My love of racing games can be traced back to one game: The very first Test Drive. I had that game on my Commodore 64, and I was kind of obsessed with it. How could I not be? It just oozed style. Choose a car, and take it out on mountain roads, swerving left and right to avoid traffic and of course, to outrun the cops. However, the gameplay wasn’t what kept me coming to that game. No, what I really liked was the car select screen. After choosing a model, your character would lower the window, put on his glasses, show off his badass 8-bit hair, and drive off. And that music theme was just plain cool. You only had five cars to choose from: A Lamborghini Countach, a Ferrari Testarossa, the Lotus Esprit, the Chevrolet Corvette, or, the Porsche 911 Turbo. Therefore it’s no surprise that today, almost 30 years later, I have a particular interest in each of those five models. What you loved as a kid tends to stay with you, after all. And man, that haircut!
But, out of all those cars, I feel like there is something unique about the 911. While all of the other models ended up being discontinued and replaced by newer ones, such as the Countach being replaced by the Diablo, or the Testarossa by the 550 Maranello, the 911 endured. Hell, in many ways it barely evolved. The current 911 shape is similar to it’s 1980’s ancestor, and is nearly identical to what it used to be in the late 90’s. To be fair, the same thing can be said about the Corvette. Maybe it’s because I’m Canadian, but Corvettes never felt nearly as exotic as the other models on that list. I saw quite a few of them growing up, and they are cheap enough that I could see myself owning one, eventually. But the 911 Turbo? No chance. There is something about these Porsche models; once they’re introduced, they barely change shape over the years. Some might say that it makes them boring, I tend to think that it gives the brand a certain ‘purity’, or a sense of ‘being’.
Thus, you better believe that when I see Porsches in racing games, I drive the heck out of them. I feel like my entire racing game experience revolves around Ferraris, Lambos, and Porsches. And although the first two brands tend to be in every racing game out there, Porsches are, well, a bit more rare. And that is due to an exclusivity agreement that the company signed with Electronic Arts. If someone else than EA wants Porsches in their games, they have to sign a deal with them to be allowed to do so. No need to say that a lot of studios balk at that and the fees that most likely come with having to make such a deal, and just don’t include the brand in their titles.

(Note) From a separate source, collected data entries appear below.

Source: an optimization exercise on an open RTL-to-GDS flow (aim: small area, a short achievable clock period and few clock cycles). Production flows keep margins and buffers that such runs may drop.
The RTL was checked by simulation tests, not by an equivalence proof against the original design.
Power figures rest on the tool's default switching activity, not on a simulated workload.

**design/flow/design.v**
```verilog
`timescale 1ns / 1ps
module SimpleCPU(clk, rst, data_fromRAM, wrEn, addr_toRAM, data_toRAM, pCounter);
parameter SIZE = 10;
input clk, rst;
input wire [15:0] data_fromRAM;
output reg wrEn;
output reg [SIZE-1:0] addr_toRAM;
output wire [15:0] data_toRAM;
output reg [SIZE-1:0] pCounter;
localparam S_D = 3'd0;    
localparam S_E = 3'd1;    
localparam S_F = 3'd2;    
localparam S_R = 3'd3;    
localparam S_M = 3'd4;    
reg [2:0]  state, stateNext;
reg [2:0]  op, opNext;
reg [15:0] W, WNext;
reg [9:0]  S4, S4Next;      
reg        pend, pendNext;  
reg [15:0] Mreg;
reg [15:0] acc;
reg [1:0]  cnt, cntNext;
reg [9:0]  pcNext;
reg        sD, sI, sP1, sP, s4;
reg        sDn, sIn, sP1n, sPn, s4n;
wire [15:0] I     = data_fromRAM;
wire [2:0]  iop   = I[15:13];
wire        azero = (I[12:0] == 13'd0);
wire [9:0]  pc1   = pCounter + 10'd1;
wire        Wz    = (W == 16'd0);
assign data_toRAM = W;
wire [15:0] M = data_fromRAM;
wire        sh_zero = (|M[15:5]) | (M[4] & ~|M[3:0]);
wire [15:0] Wrev, sh_in, sh_out, sh_rev;
genvar g;
generate for (g = 0; g < 16; g = g + 1) begin : rv
  assign Wrev[g] = W[15-g];
  assign sh_rev[g] = sh_out[15-g];
end endgenerate
assign sh_in  = M[4] ? Wrev : W;
assign sh_out = sh_in >> M[3:0];
wire [15:0] srl_res = sh_zero ? 16'd0 : (M[4] ? sh_rev : sh_out);
reg [15:0] alu;
always @* begin
  case (op)
    3'd0: alu = W + M;
    3'd1: alu = ~(W & M);
    3'd2: alu = srl_res;
    3'd3: alu = {15'd0, W < M};
    default: alu = M;
  endcase
end
wire [3:0]  nib   = Mreg[15:12];
wire        blo   = Mreg[11];
wire [15:0] accs  = {acc[11:0], 4'd0};   
wire        one_l = nib[0] ^ blo;
wire        two_l = (nib[1] & ~nib[0] & ~blo) | (~nib[1] & nib[0] & blo);
wire        neg_l = nib[1];
wire        one_h = nib[2] ^ nib[1];
wire        two_h = (nib[3] & ~nib[2] & ~nib[1]) | (~nib[3] & nib[2] & nib[1]);
wire        neg_h = nib[3];
wire [15:0] Wx2   = {W[14:0], 1'b0};
wire [15:0] row_l = (({16{one_l}} & W) | ({16{two_l}} & Wx2)) ^ {16{neg_l}};
wire [15:0] row_h = ((({16{one_h}} & W) | ({16{two_h}} & Wx2)) ^ {16{neg_h}}) << 2;
wire [15:0] row_a = {accs[15:4], 1'b0, neg_h, 1'b0, neg_l};
wire [15:0] cs_s  = row_l ^ row_h ^ row_a;
wire [15:0] cs_c  = {((row_l[14:0] & row_h[14:0]) | (row_l[14:0] & row_a[14:0]) | (row_h[14:0] & row_a[14:0])), 1'b0};
wire [15:0] prod  = cs_s + cs_c;
wire inD = (state == S_D);
wire inE = (state == S_E);
wire inM = (state == S_M);
wire inF = (state == S_F);
wire inR = (state == S_R);
wire d_st  = (iop == 3'd6);
wire d_bz  = (iop == 3'd4);
wire [9:0] addr_w;
wire       wrEn_w;
SimpleCPU_bus u_bus (.I(I), .S4(S4), .pc(pCounter), .pc1(pc1), .eaq(sD), .rI(sI),
                     .p1q(sP1), .rP(sP), .r4(s4), .wq(~rst & sD & ~pend),
                     .addr(addr_w), .wrEn(wrEn_w));
always @* begin
  addr_toRAM = addr_w;
  wrEn       = wrEn_w;
end
always @(posedge clk) begin
  state    <= stateNext;
  pCounter <= pcNext;
  op       <= opNext;
  W        <= WNext;
  S4       <= S4Next;
  pend     <= pendNext;
  acc      <= inE ? 16'd0 : prod;
  cnt      <= cntNext;
  Mreg     <= inM ? {Mreg[11:0], 4'd0} : data_fromRAM;
  sD       <= sDn;
  sI       <= sIn;
  sP1      <= sP1n;
  sP       <= sPn;
  s4       <= s4n;
end
wire [9:0] ea_d = I[9:0] | ({10{azero}} & S4);
always @* begin
  stateNext = state;
  pcNext    = pCounter;
  opNext    = op;
  WNext     = pend ? prod : W;
  S4Next    = S4;
  pendNext  = 1'b0;
  cntNext   = 2'd0;
  sDn = 1'b0; sIn = 1'b0; sP1n = 1'b0; sPn = 1'b0; s4n = 1'b0;
  if (rst) begin
    stateNext = S_R;
    s4n       = 1'b1;
    pcNext    = 10'd0;
    if (inR) S4Next = I[9:0];
  end else begin
    case (state)
      S_R: begin                               
        S4Next    = I[9:0];
        stateNext = S_F;
        sPn       = 1'b1;
      end
      S_D: begin
        opNext = iop;
        if (d_st) begin                        
          stateNext = S_F;
          sPn       = 1'b1;
          if (!pend) begin                     
            pcNext = pc1;
            if (ea_d == 10'd4) S4Next = W[9:0];
          end
        end else if (d_bz && pend) begin       
          stateNext = S_F;
          sPn       = 1'b1;
        end else begin
          stateNext = S_E;
          sIn  = d_bz & Wz;                    
          sP1n = ~(d_bz & Wz) & (iop != 3'd7);
          sPn  = (iop == 3'd7);
        end
      end
      S_E: begin
        stateNext = S_D;
        sDn       = 1'b1;
        if (op == 3'd4) begin                  
          pcNext = Wz ? M[9:0] : pc1;
        end else if (op == 3'd7) begin         
          stateNext = S_M;
          sDn       = 1'b0;
          sPn       = 1'b1;
        end else begin
          WNext  = alu;
          pcNext = pc1;
        end
      end
      S_M: begin
        cntNext = cnt + 2'd1;
        sP1n    = (cnt == 2'd1);
        sPn     = (cnt == 2'd0);
        if (cnt == 2'd2) begin                 
          pcNext    = pc1;
          pendNext  = 1'b1;
          stateNext = S_D;
          sDn       = 1'b1;
        end
      end
      default: begin                           
        stateNext = S_D;
        sDn       = 1'b1;
      end
    endcase
  end
end
endmodule
module SimpleCPU_bus(I, S4, pc, pc1, eaq, rI, p1q, rP, r4, wq, addr, wrEn);
input  [15:0] I;
input  [9:0]  S4, pc, pc1;
input         eaq, rI, p1q, rP, r4, wq;
output [9:0]  addr;
output        wrEn;
wire azero = (I[12:0] == 13'd0);
assign addr = ({10{eaq}} & (I[9:0] | ({10{azero}} & S4)))
            | ({10{rI}} & I[9:0])
            | ({10{p1q}} & pc1)
            | ({10{rP}} & pc)
            | {7'd0, r4, 2'd0};
assign wrEn = wq & (I[15:13] == 3'd6);
endmodule
```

But not Turn 10. For the past few Forza games, with the exception of Motorsport 5 and Horizon 1, Porsche cars were not included in the games at launch but have been featured as DLC later down the road. Usually those DLCs are simple car packs, but this time Turn 10 went above and beyond; they’ve released a full fledged expansion. Which is highly appreciated, since I’m no big fan of car packs. You’ve bought a $60 game that already includes 400 cars, do you really need to shell out $10 a pop for a few more cars? I do have to admit to being a bit of an hypocrite here, as I bought the Porsche car pack for Horizon 2, and also the Porsche and Lamborghini packs for 2010’s Need for Speed Hot Pursuit. So I suppose that I’m no different than anybody else; I complain, but if the DLC is targetting my specific interests, I’ll still buy it.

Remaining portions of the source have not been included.